Stored items:
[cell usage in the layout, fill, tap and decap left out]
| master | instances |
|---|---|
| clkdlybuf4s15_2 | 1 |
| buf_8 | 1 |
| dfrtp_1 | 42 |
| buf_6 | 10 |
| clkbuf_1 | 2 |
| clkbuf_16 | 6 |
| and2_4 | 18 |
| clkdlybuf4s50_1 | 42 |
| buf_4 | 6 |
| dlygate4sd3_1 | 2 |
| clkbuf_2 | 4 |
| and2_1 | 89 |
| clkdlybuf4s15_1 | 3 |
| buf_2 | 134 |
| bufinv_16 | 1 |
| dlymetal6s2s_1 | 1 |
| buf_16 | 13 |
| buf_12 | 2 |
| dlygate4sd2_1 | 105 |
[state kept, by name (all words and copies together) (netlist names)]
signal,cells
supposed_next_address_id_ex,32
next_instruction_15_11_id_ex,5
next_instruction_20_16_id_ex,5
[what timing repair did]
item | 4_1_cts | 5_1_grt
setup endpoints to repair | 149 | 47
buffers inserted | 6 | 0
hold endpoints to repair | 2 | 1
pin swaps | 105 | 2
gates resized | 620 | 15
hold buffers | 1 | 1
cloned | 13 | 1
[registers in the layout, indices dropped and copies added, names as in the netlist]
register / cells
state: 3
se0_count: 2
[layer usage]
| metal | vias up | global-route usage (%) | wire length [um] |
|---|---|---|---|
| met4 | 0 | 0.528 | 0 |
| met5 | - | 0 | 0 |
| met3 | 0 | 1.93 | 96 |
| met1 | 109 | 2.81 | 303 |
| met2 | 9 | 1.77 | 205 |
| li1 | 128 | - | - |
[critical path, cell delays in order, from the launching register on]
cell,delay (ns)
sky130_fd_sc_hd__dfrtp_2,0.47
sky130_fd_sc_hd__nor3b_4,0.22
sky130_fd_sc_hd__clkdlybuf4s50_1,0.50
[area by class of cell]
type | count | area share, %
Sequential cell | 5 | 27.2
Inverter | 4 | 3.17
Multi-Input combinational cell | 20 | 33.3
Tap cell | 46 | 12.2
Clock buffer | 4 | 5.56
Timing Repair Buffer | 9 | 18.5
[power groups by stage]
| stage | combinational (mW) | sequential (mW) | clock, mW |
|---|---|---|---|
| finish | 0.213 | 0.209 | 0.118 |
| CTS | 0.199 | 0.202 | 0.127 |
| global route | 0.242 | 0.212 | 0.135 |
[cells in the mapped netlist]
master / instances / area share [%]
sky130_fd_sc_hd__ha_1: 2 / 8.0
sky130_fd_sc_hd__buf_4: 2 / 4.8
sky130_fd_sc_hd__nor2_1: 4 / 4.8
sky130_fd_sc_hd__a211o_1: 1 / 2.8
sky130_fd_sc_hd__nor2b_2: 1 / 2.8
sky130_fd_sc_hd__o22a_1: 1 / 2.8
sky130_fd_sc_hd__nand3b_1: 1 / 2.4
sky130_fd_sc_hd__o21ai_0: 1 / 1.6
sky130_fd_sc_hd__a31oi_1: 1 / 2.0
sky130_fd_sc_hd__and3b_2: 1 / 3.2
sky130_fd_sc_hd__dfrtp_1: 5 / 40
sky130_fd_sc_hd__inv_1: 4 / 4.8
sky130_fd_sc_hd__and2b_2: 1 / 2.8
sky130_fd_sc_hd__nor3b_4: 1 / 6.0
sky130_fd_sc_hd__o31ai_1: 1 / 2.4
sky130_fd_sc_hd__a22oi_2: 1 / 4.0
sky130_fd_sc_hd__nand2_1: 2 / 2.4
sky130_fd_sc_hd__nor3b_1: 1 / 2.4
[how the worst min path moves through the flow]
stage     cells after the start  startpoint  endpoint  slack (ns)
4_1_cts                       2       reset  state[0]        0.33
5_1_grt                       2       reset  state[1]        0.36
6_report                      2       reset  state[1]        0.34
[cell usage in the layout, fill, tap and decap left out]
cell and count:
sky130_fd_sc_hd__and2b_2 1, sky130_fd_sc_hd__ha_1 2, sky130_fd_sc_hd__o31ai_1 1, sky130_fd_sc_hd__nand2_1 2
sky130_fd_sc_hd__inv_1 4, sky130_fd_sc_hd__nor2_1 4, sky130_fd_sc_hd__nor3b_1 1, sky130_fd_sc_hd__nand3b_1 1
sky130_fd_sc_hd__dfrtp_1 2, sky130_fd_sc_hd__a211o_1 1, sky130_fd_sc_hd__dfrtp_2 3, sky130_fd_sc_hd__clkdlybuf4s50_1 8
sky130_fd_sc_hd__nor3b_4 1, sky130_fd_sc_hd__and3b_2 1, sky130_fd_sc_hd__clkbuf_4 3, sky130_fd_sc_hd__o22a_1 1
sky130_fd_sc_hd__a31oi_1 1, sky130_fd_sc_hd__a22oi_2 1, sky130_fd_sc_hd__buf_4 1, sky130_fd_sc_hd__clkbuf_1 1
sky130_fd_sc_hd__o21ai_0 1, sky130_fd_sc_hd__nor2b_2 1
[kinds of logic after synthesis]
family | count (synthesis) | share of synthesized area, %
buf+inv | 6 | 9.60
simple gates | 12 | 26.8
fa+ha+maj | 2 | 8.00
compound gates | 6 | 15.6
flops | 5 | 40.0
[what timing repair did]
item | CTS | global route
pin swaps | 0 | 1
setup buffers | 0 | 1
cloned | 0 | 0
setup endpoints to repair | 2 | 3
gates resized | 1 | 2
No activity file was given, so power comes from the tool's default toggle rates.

Work instruction: Using the data above, report how many lines include the string "state" and add nothing to the number.

Expected output: 5